Mycobacteriophage-delivered transposon (Tn) mutagenesis is well established as an efficient tagged mutagenesis approach in Mycobacteria7. However, it yields a complex mixture of tens of thousands of strains, each with a Mariner Tn insertion in a TA dinucleotide sequence. Such mutant mixtures are useful for analysis of competitive mutant behaviour in bulk8, but not for investigations in which a single mutant or a set of such mutants in defined genes is needed. Ordered Tn insertion libraries can be picked from such Tn mutant mixtures and PCR-screened for insertions in a locus of interest9, but this procedure needs to be repeated for every gene and is prone to failure due to the high GC content of these genomes. Alternatively, library characterization through clone-by-clone sequencing of DNA regions flanking the Tn has been reported, but is obviously very laborious10. To our knowledge, the largest characterized Tn insertion resources in Mycobacterium tuberculosis (M. tb) contain no more than 1,329 (ref. 11) and 1,403 (ref. 12) clones. These and other mutants were integrated by the Tuberculosis TARGET programme, now offering over 4,300 defined Tn insertion mutants in M. tb13.

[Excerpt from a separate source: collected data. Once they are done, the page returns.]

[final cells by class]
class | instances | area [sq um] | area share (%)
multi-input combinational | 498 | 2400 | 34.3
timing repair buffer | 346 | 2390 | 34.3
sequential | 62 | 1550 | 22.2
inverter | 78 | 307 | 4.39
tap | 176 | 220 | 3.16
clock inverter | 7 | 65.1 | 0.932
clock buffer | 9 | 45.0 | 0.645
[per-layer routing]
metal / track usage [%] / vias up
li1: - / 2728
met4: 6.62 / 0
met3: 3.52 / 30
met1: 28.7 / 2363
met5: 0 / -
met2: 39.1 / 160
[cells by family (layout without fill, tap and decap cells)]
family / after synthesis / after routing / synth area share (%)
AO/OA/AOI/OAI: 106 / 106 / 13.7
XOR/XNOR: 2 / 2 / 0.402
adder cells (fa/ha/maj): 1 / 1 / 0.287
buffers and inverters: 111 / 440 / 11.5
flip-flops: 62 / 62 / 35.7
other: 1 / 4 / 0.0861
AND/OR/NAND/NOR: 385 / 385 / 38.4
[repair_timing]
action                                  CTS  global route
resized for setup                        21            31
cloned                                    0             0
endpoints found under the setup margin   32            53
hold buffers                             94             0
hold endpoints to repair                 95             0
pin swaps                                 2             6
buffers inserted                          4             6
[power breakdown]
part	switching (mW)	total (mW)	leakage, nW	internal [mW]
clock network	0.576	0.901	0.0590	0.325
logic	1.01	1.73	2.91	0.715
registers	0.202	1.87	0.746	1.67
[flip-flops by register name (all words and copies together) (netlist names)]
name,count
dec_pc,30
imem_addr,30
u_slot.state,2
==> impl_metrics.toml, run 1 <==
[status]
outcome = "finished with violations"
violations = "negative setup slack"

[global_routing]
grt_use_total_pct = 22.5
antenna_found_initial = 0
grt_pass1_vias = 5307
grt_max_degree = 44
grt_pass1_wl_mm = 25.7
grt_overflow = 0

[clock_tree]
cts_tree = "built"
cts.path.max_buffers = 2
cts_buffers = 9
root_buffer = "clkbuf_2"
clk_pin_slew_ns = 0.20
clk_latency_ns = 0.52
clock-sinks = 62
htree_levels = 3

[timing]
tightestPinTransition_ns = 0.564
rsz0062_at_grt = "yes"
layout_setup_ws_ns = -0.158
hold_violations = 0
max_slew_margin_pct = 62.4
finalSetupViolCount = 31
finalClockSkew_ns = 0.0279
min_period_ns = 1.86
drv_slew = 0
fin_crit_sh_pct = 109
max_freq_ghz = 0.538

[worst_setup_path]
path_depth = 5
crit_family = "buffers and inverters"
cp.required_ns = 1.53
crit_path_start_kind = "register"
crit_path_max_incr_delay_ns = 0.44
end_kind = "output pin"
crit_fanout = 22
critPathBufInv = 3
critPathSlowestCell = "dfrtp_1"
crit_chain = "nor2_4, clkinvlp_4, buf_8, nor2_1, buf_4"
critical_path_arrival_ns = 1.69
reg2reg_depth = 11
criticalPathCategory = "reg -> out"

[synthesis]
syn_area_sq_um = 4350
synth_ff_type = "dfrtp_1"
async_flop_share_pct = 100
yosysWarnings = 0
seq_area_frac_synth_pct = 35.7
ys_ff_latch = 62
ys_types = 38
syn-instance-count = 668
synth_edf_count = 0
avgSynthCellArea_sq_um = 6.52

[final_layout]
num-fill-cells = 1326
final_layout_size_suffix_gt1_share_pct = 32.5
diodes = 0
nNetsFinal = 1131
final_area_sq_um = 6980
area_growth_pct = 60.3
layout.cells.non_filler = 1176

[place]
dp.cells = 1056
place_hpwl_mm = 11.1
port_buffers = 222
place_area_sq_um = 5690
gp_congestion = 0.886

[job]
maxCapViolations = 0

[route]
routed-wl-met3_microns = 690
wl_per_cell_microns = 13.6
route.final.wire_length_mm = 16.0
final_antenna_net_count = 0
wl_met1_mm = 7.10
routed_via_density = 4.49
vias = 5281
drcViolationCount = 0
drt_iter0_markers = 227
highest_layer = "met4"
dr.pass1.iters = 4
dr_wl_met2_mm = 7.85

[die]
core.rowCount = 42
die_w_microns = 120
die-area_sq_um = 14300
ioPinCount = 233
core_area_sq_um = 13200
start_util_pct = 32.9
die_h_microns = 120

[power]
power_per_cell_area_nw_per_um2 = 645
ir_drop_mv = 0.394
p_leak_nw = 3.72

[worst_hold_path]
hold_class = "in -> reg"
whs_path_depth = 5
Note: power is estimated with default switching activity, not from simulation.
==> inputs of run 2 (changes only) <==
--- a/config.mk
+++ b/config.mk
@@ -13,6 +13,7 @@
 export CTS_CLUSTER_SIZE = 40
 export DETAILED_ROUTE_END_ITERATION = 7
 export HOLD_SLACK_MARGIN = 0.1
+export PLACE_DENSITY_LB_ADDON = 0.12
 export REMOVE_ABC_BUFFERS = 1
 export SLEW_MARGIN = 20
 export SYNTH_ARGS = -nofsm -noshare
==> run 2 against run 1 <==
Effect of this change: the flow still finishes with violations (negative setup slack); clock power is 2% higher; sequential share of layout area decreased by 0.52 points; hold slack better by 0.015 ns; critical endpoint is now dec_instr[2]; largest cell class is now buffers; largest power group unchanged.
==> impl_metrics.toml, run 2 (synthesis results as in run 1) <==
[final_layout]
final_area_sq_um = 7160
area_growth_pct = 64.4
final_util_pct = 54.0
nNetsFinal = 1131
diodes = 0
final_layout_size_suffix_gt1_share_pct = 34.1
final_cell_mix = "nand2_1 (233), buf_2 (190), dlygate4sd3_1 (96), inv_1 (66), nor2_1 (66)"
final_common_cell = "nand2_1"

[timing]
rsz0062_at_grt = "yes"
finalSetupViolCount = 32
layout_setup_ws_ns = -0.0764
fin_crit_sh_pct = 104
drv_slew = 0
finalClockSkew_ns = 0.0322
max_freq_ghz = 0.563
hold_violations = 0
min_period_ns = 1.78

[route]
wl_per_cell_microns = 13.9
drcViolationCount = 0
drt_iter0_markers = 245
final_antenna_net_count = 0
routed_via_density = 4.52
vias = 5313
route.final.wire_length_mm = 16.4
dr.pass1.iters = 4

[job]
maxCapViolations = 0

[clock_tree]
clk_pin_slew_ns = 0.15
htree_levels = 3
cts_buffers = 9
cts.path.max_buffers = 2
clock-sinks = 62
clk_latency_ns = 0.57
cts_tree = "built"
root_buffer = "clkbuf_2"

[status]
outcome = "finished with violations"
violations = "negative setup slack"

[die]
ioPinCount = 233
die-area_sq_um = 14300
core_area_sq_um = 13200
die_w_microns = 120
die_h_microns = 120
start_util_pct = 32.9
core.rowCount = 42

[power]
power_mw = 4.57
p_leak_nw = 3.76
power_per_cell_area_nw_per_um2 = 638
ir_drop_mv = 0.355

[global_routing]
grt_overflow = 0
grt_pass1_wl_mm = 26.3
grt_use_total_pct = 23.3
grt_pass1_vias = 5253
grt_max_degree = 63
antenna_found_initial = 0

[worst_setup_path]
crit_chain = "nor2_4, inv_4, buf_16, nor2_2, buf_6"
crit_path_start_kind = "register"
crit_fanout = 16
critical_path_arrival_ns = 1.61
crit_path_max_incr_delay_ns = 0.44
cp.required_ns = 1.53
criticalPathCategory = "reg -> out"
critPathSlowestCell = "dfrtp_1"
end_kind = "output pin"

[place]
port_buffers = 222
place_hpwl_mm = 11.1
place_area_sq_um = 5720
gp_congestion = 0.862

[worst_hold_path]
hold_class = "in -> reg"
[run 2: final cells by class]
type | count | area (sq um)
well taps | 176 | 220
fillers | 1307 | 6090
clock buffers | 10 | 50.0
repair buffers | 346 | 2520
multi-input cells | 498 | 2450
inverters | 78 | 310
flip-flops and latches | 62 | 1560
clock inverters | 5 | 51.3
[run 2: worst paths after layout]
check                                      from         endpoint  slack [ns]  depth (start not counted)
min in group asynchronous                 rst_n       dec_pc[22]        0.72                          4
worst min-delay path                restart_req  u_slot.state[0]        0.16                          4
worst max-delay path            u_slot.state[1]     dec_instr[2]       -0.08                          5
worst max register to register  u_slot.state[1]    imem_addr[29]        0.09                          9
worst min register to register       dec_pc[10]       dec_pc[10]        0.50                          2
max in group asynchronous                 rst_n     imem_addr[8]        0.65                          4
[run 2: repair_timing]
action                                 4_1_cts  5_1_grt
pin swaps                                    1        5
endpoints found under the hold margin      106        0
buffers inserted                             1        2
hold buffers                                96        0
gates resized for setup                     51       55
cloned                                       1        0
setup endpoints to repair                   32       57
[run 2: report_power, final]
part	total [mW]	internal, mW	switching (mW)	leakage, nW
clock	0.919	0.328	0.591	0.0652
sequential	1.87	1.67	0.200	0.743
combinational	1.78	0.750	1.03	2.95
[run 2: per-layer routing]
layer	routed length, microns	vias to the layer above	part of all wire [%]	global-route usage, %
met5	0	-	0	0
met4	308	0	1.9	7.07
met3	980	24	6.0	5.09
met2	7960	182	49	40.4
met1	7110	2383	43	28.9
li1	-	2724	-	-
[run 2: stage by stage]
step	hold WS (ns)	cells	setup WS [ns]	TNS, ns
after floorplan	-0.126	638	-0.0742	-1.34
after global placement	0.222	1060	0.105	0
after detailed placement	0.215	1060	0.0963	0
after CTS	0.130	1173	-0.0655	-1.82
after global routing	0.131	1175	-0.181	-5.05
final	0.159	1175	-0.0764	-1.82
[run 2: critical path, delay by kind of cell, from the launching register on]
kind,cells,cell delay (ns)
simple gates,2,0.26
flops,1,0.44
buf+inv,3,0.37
$ cat config.mk
export PLATFORM = sky130hd
export DESIGN_NAME = tagged_result_queue
export DESIGN_NICKNAME = d
export VERILOG_FILES = /design/src/rtl/rfq_pkg.sv /design/src/rtl/rfq_store.sv /design/src/rtl/rfq_status.sv /design/src/rtl/tagged_result_queue.sv
export SDC_FILE = /design/constraint.sdc
export NUM_CORES = 1
export LEC_CHECK = 0
export BUFFER_PORTS_ARGS = -buffer_cell sky130_fd_sc_hd__buf_2
export CORE_ASPECT_RATIO = 0.9
export CORE_MARGIN = 4
export CORE_UTILIZATION = 55
export CTS_CLUSTER_SIZE = 16
export DETAILED_ROUTE_END_ITERATION = 16
export GPL_TIMING_DRIVEN = 0
export HOLD_SLACK_MARGIN = 0.12
export PLACE_DENSITY = 0.75
export SLEW_MARGIN = 20
export SYNTH_ARGS = -nofsm -noshare
export SYNTH_HDL_FRONTEND = slang
export SYNTH_SLANG_ARGS = --single-unit
$ cat constraint.sdc
create_clock -name clk -period 3.03 [get_ports clk]
set_clock_uncertainty 0.1 [all_clocks]
set_input_delay 0.303 -clock clk [delete_from_list [all_inputs] [get_ports clk]]
set_output_delay 0.303 -clock clk [all_outputs]
set_load 0.01 [all_outputs]
$ cat src/rtl/rfq_pkg.sv
package rfq_pkg;
  parameter int TAG_W = 4;
  parameter int VAL_W = 12;
  localparam int WORD_W = TAG_W + VAL_W;
  localparam int FLAG_BITS = 7;

  typedef logic [WORD_W-1:0] word_t;

  typedef enum logic [7:0] {
    OP_POP   = 8'h80,
    OP_STATE = 8'hF6
  } host_op_e;

  // order is the status word layout, MSB first (bit 6 .. bit 0)
  typedef struct packed {
    logic restart;
    logic alu_busy;
    logic pga_busy;
    logic adc_busy;
    logic vg_busy;
    logic empty;
    logic ovr;
  } status_t;

  function automatic word_t pack_entry(input logic [TAG_W-1:0] tag,
                                       input logic [VAL_W-1:0] val);
    return {tag, val};
  endfunction

  function automatic word_t status_to_word(input status_t s);
    word_t w;
    w = '0;
    w[FLAG_BITS-1:0] = s;
    return w;
  endfunction
endpackage

$ cat src/rtl/rfq_store.sv
module rfq_store
  import rfq_pkg::*;
#(
  parameter int DEPTH = 16
) (
  input  logic  clk,
  input  logic  rst_n,
  input  logic  push_req,
  input  word_t push_word,
  input  logic  pop_req,
  input  logic  clr,
  output word_t head_word,
  output logic  is_empty,
  output logic  pop_fire,
  output logic  full_push_evt
);
  localparam int PTR_W = (DEPTH > 1) ? $clog2(DEPTH) : 1;
  localparam int CNT_W = $clog2(DEPTH + 1);
  localparam logic [CNT_W-1:0] CNT_MAX = CNT_W'(DEPTH);
  localparam logic [PTR_W-1:0] PTR_LAST = PTR_W'(DEPTH - 1);

  function automatic logic [PTR_W-1:0] ptr_step(input logic [PTR_W-1:0] p);
    return (p == PTR_LAST) ? '0 : p + 1'b1;
  endfunction

  word_t            mem [DEPTH];
  logic [PTR_W-1:0] wr_ptr, rd_ptr;
  logic [CNT_W-1:0] count;
  logic             is_full;
  logic             push_fire;

  assign is_empty      = (count == '0);
  assign is_full       = (count == CNT_MAX);
  assign pop_fire      = pop_req && !is_empty && !clr;
  assign push_fire     = push_req && !clr && (!is_full || pop_fire);
  assign full_push_evt = push_req && !clr && is_full && !pop_fire;
  assign head_word     = is_empty ? '0 : mem[rd_ptr];

  always_ff @(posedge clk) begin
    if (push_fire) mem[wr_ptr] <= push_word;
  end

  always_ff @(posedge clk or negedge rst_n) begin
    if (!rst_n) begin
      wr_ptr <= '0;
      rd_ptr <= '0;
      count  <= '0;
    end else if (clr) begin
      wr_ptr <= '0;
      rd_ptr <= '0;
      count  <= '0;
    end else begin
      if (push_fire) wr_ptr <= ptr_step(wr_ptr);
      if (pop_fire)  rd_ptr <= ptr_step(rd_ptr);
      if (push_fire && !pop_fire)      count <= count + 1'b1;
      else if (pop_fire && !push_fire) count <= count - 1'b1;
    end
  end

  // discarded push leaves the count unchanged
  a_r7_full_push_kept: assert property (@(posedge clk) disable iff (!rst_n)
    full_push_evt |=> count == $past(count));
  // simultaneous push and pop on a non-empty queue
  a_r10_push_pop_count: assert property (@(posedge clk) disable iff (!rst_n)
    (push_req && pop_req && !is_empty && !clr) |=> count == $past(count));
  // pop on empty without push leaves the queue unchanged
  a_r9_empty_pop_inert: assert property (@(posedge clk) disable iff (!rst_n)
    (pop_req && is_empty && !push_req) |=> $stable(count) && $stable(rd_ptr));
  // clear empties the queue
  a_r6_clear_empties: assert property (@(posedge clk) disable iff (!rst_n)
    clr |=> is_empty);
  // count never exceeds depth
  a_r12_count_bound: assert property (@(posedge clk) disable iff (!rst_n)
    count <= CNT_MAX);
endmodule

$ cat src/rtl/rfq_status.sv
module rfq_status
  import rfq_pkg::*;
(
  input  logic  clk,
  input  logic  rst_n,
  input  logic  restart_evt,
  input  logic  state_read,
  input  logic  full_push_evt,
  input  logic  clr,
  input  logic  table_mode,
  input  logic  table_full,
  input  logic  q_empty,
  input  logic  alu_busy_in,
  input  logic  pga_busy_in,
  input  logic  adc_busy_in,
  input  logic  vg_busy_in,
  output word_t status_word
);
  logic    restart_q, ovr_q;
  logic    alu_q, pga_q, adc_q, vg_q;
  logic    ovr_set;
  status_t st;

  assign ovr_set = full_push_evt && !table_mode;

  always_ff @(posedge clk or negedge rst_n) begin
    if (!rst_n) begin
      restart_q <= 1'b0;
      ovr_q     <= 1'b0;
      alu_q     <= 1'b0;
      pga_q     <= 1'b0;
      adc_q     <= 1'b0;
      vg_q      <= 1'b1;
    end else begin
      if (restart_evt)     restart_q <= 1'b1;
      else if (state_read) restart_q <= 1'b0;
      if (ovr_set)                 ovr_q <= 1'b1;
      else if (state_read || clr)  ovr_q <= 1'b0;
      alu_q <= alu_busy_in;
      pga_q <= pga_busy_in;
      adc_q <= adc_busy_in;
      vg_q  <= vg_busy_in;
    end
  end

  always_comb begin
    st.restart  = restart_q;
    st.alu_busy = alu_q;
    st.pga_busy = pga_q;
    st.adc_busy = adc_q;
    st.vg_busy  = vg_q;
    st.empty    = q_empty;
    st.ovr      = table_mode ? table_full : ovr_q;
  end

  assign status_word = status_to_word(st);

  // a restart event always leaves the bit set
  a_r5_restart_set: assert property (@(posedge clk) disable iff (!rst_n)
    restart_evt |=> restart_q);
  // overflow in monitoring mode leaves the sticky bit set
  a_r7_ovr_sticky_set: assert property (@(posedge clk) disable iff (!rst_n)
    ovr_set |=> ovr_q);
  // table mode never sets the sticky bit
  a_r8_no_sticky_in_table: assert property (@(posedge clk) disable iff (!rst_n)
    (table_mode && !ovr_q) |=> !ovr_q);
  // busy bits follow their inputs after one edge
  a_r11_busy_follow: assert property (@(posedge clk) disable iff (!rst_n)
    1'b1 |=> (alu_q == $past(alu_busy_in)) && (pga_q == $past(pga_busy_in))
          && (adc_q == $past(adc_busy_in)) && (vg_q == $past(vg_busy_in)));
endmodule
===== src/rtl/mft_pkg.sv =====
package mft_pkg;
   localparam int unsigned REG_W       = 8;
   localparam int unsigned B_OVF_FLAG  = 7;
   localparam int unsigned B_PER_FLAG  = 6;
   localparam int unsigned B_OVF_EN    = 5;
   localparam int unsigned B_PER_EN    = 4;
   localparam int unsigned B_OVF_ACK   = 3;
   localparam int unsigned B_PER_ACK   = 2;
   localparam int unsigned NUM_TAPS    = 4;
   localparam logic        ADDR_CTL    = 1'b0;
   localparam logic        ADDR_CNT    = 1'b1;

   typedef struct packed {
      logic       ovf_en;
      logic       per_en;
      logic [1:0] rate;
   } mft_ctl_t;

   localparam mft_ctl_t CTL_RESET = '{ovf_en: 1'b0, per_en: 1'b0, rate: 2'b11};
endpackage
<file path="src/rtl/dma_seq_pkg.sv">
package dma_seq_pkg;
  typedef enum logic [1:0] {
    RD_BYTE = 2'd0,
    RD_HALF = 2'd1,
    RD_WORD = 2'd2
  } rd_size_e;
endpackage

</file>
<file path="src/rtl/dma_addr_gen.sv">
module dma_addr_gen #(
  parameter int AW = 32,
  parameter int CW = 16,
  parameter int IW = 16
) (
  input  logic          clk,
  input  logic          rst_n,
  input  logic          load,
  input  logic [AW-1:0] src0,
  input  logic [AW-1:0] dst0,
  input  logic [CW-1:0] bcnt0,
  input  logic [CW-1:0] ccnt0,
  input  logic [IW-1:0] src_astep,
  input  logic [IW-1:0] dst_astep,
  input  logic [IW-1:0] src_fstep,
  input  logic [IW-1:0] dst_fstep,
  input  logic          step,
  output logic [AW-1:0] cur_src,
  output logic [AW-1:0] cur_dst,
  output logic          active,
  output logic          done
);
  localparam int XW = AW - IW;

  logic [CW-1:0] b_reload, b_left, c_left;
  logic [AW-1:0] sa_q, da_q, sf_q, df_q;

  function automatic logic [AW-1:0] sext(input logic [IW-1:0] v);
    return {{XW{v[IW-1]}}, v};
  endfunction

  always_ff @(posedge clk) begin
    if (!rst_n) begin
      cur_src  <= '0;
      cur_dst  <= '0;
      b_reload <= '0;
      b_left   <= '0;
      c_left   <= '0;
      sa_q     <= '0;
      da_q     <= '0;
      sf_q     <= '0;
      df_q     <= '0;
      active   <= 1'b0;
      done     <= 1'b0;
    end else begin
      done <= 1'b0;
      if (load) begin
        cur_src  <= src0;
        cur_dst  <= dst0;
        b_reload <= (bcnt0 == '0) ? CW'(1) : bcnt0;
        b_left   <= (bcnt0 == '0) ? CW'(1) : bcnt0;
        c_left   <= ccnt0;
        sa_q     <= sext(src_astep);
        da_q     <= sext(dst_astep);
        sf_q     <= sext(src_fstep);
        df_q     <= sext(dst_fstep);
        active   <= (ccnt0 != '0);
      end else if (step && active) begin
        if (b_left > CW'(1)) begin
          cur_src <= cur_src + sa_q;
          cur_dst <= cur_dst + da_q;
          b_left  <= b_left - CW'(1);
        end else begin
          cur_src <= cur_src + sf_q;
          cur_dst <= cur_dst + df_q;
          b_left  <= b_reload;
          c_left  <= c_left - CW'(1);
          if (c_left == CW'(1)) begin
            active <= 1'b0;
            done   <= 1'b1;
          end
        end
      end
    end
  end
endmodule

</file>
<file path="src/rtl/dma_req_stage.sv">
module dma_req_stage #(
  parameter int AW = 32,
  parameter int CW = 16
) (
  input  logic          clk,
  input  logic          rst_n,
  input  logic          load,
  input  logic [CW-1:0] acnt0,
  input  logic          evt,
  input  logic          active,
  input  logic [AW-1:0] cur_src,
  input  logic [AW-1:0] cur_dst,
  input  logic          req_ready,
  output logic          req_valid,
  output logic [AW-1:0] req_src,
  output logic [AW-1:0] req_dst,
  output logic [CW-1:0] req_bytes,
  output logic          take,
  output logic          missed
);
  logic [CW-1:0] acnt_q;

  assign take = evt && active && !req_valid;

  always_ff @(posedge clk) begin
    if (!rst_n) begin
      acnt_q    <= '0;
      req_valid <= 1'b0;
      req_src   <= '0;
      req_dst   <= '0;
      req_bytes <= '0;
      missed    <= 1'b0;
    end else begin
      if (load) acnt_q <= acnt0;
      if (take) begin
        req_valid <= 1'b1;
        req_src   <= cur_src;
        req_dst   <= cur_dst;
        req_bytes <= acnt_q;
      end else if (req_valid && req_ready) begin
        req_valid <= 1'b0;
      end
      if (load) missed <= 1'b0;
      else if (evt && active && req_valid) missed <= 1'b1;
    end
  end
endmodule

</file>
<file path="src/rtl/dma_rd_port.sv">
module dma_rd_port #(
  parameter int DW = 32
) (
  input  logic                     clk,
  input  logic                     rst_n,
  input  logic                     cpu_rd,
  input  logic [1:0]               size,
  input  logic [$clog2(DW/8)-1:0]  off,
  input  logic [DW-1:0]            live,
  output logic                     rd_valid,
  output logic [DW-1:0]            rd_data
);
  import dma_seq_pkg::*;
  localparam int OW = $clog2(DW/8);

  logic [DW-1:0] hold, base, shifted, data_n;
  logic          narrow;
  logic [OW-1:0] sh_amt;

  always_comb begin
    narrow  = (size == RD_BYTE) || (size == RD_HALF);
    sh_amt  = narrow ? off : '0;
    base    = (!narrow || off == '0) ? live : hold;
    shifted = base >> {sh_amt, 3'b000};
    case (size)
      RD_BYTE: data_n = {{(DW-8){1'b0}}, shifted[7:0]};
      RD_HALF: data_n = {{(DW-16){1'b0}}, shifted[15:0]};
      default: data_n = shifted;
    endcase
  end

  always_ff @(posedge clk) begin
    if (!rst_n) begin
      hold     <= '0;
      rd_valid <= 1'b0;
      rd_data  <= '0;
    end else begin
      rd_valid <= cpu_rd;
      if (cpu_rd) begin
        rd_data <= data_n;
        if (narrow && off == '0) hold <= live;
      end
    end
  end
endmodule

</file>
<file path="src/rtl/dma_addr_seq.sv">
module dma_addr_seq #(
  parameter int AW = 32,
  parameter int CW = 16,
  parameter int IW = 16
) (
  input  logic                     clk,
  input  logic                     rst_n,
  input  logic                     cfg_load,
  input  logic [AW-1:0]            cfg_src,
  input  logic [AW-1:0]            cfg_dst,
  input  logic [CW-1:0]            cfg_acnt,
  input  logic [CW-1:0]            cfg_bcnt,
  input  logic [CW-1:0]            cfg_ccnt,
  input  logic [IW-1:0]            cfg_src_astep,
  input  logic [IW-1:0]            cfg_dst_astep,
  input  logic [IW-1:0]            cfg_src_fstep,
  input  logic [IW-1:0]            cfg_dst_fstep,
  input  logic                     sync_evt,
  output logic                     req_valid,
  input  logic                     req_ready,
  output logic [AW-1:0]            req_src,
  output logic [AW-1:0]            req_dst,
  output logic [CW-1:0]            req_bytes,
  output logic                     busy,
  output logic                     done,
  output logic                     missed_evt,
  input  logic                     cpu_rd,
  input  logic [1:0]               cpu_rd_size,
  input  logic [$clog2(AW/8)-1:0]  cpu_rd_off,
  output logic                     rd_valid,
  output logic [AW-1:0]            rd_data
);
  logic [AW-1:0] cur_src, cur_dst;
  logic          take;

  dma_addr_gen #(.AW(AW), .CW(CW), .IW(IW)) u_gen (
    .clk(clk), .rst_n(rst_n), .load(cfg_load),
    .src0(cfg_src), .dst0(cfg_dst), .bcnt0(cfg_bcnt), .ccnt0(cfg_ccnt),
    .src_astep(cfg_src_astep), .dst_astep(cfg_dst_astep),
    .src_fstep(cfg_src_fstep), .dst_fstep(cfg_dst_fstep),
    .step(take), .cur_src(cur_src), .cur_dst(cur_dst),
    .active(busy), .done(done)
  );

  dma_req_stage #(.AW(AW), .CW(CW)) u_req (
    .clk(clk), .rst_n(rst_n), .load(cfg_load), .acnt0(cfg_acnt),
    .evt(sync_evt), .active(busy), .cur_src(cur_src), .cur_dst(cur_dst),
    .req_ready(req_ready), .req_valid(req_valid), .req_src(req_src),
    .req_dst(req_dst), .req_bytes(req_bytes), .take(take), .missed(missed_evt)
  );

  dma_rd_port #(.DW(AW)) u_rd (
    .clk(clk), .rst_n(rst_n), .cpu_rd(cpu_rd), .size(cpu_rd_size),
    .off(cpu_rd_off), .live(cur_dst), .rd_valid(rd_valid), .rd_data(rd_data)
  );
endmodule

</file>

We have aimed at developing an easy-to-implement, cost- and time-effective, massively parallel sequencing-based approach (called Cartesian Pooling-Coordinate Sequencing or CP-CSeq) to deal with the characterization of such large collections of sequence-tagged clones. We illustrate it here for a large 9,216 clone ordered Tn insertion mutant library of the vaccine strain M. bovis Bacillus Calmette–Guérin (BCG). Our method first entails the pooling of the entire library along its Cartesian coordinates (X, Y and Z) to downscale the number of samples that need to be processed (n=40). Then, a custom Illumina library preparation protocol on these Cartesian pools enriches for the Tn-flanking genomic regions and adds pool-specific barcodes for multiplexed deep sequencing. Following sequencing of this mix of barcoded samples and mutant deconvolution, we obtained a resource of M. bovis BCG mutants in which 64% of the non-essential M. tb orthologues are disrupted. We demonstrate how this approach strongly contributes towards the endeavour of generating a mutant for every gene in the genome of such slow-growing Mycobacteria, which constitute some of the most important pathogens of mankind.

Results

Cartesian pooling concept

Upon mycobacteriophage-based Himar 1 Tn mutagenesis14, 9,216 (96 × 96-well plates) clones were picked to create an ordered library9. The location of each mutant in the archived library is characterized by three Cartesian coordinates (X, Y and Z). The X and Y coordinates pinpoint a mutant to a well position in the ordered 96-well plate stack, whereas the Z coordinate determines in which particular plate in the stack a clone is situated (Fig. 1a). We devised a novel pooling strategy along the library’s Cartesian coordinates to downscale the number of samples to be processed. To create a first pooled masterplate, a small culture volume of one specific well position (for example, A1) in all of the 96-well plates was transferred to and thus pooled in the same specific well (for example, A1) of the masterplate, thus keeping the respective positions within each primary plate (X and Y coordinates). Subsequently, a second masterplate was prepared by pooling all of the 96 wells of a primary plate in one single well of the masterplate (Z coordinate; Fig. 1a). Next, each row and each column of both masterplates were pooled in column (n=12) and row (n=8) pools, giving a total of 40 samples that represent the 96 × 96 clone library (Fig. 1a, for detailed practical implementations using different types of multichannel pipetting devices, see Supplementary Methods). This pooling strategy thus captures the positional information of the 9,216 mutants in just 40 samples. In the perfect case, each mutant is present in 4 out of 40 pools (one column and one row pool of both masterplates), and from the identity of these 4 master pools, the original position of this clone in the library can be exactly determined. At this point, the problem is reduced to introducing barcode sequences identifying the specific master pools, adjoining the Tn-flanking DNA sequences that are generated from them.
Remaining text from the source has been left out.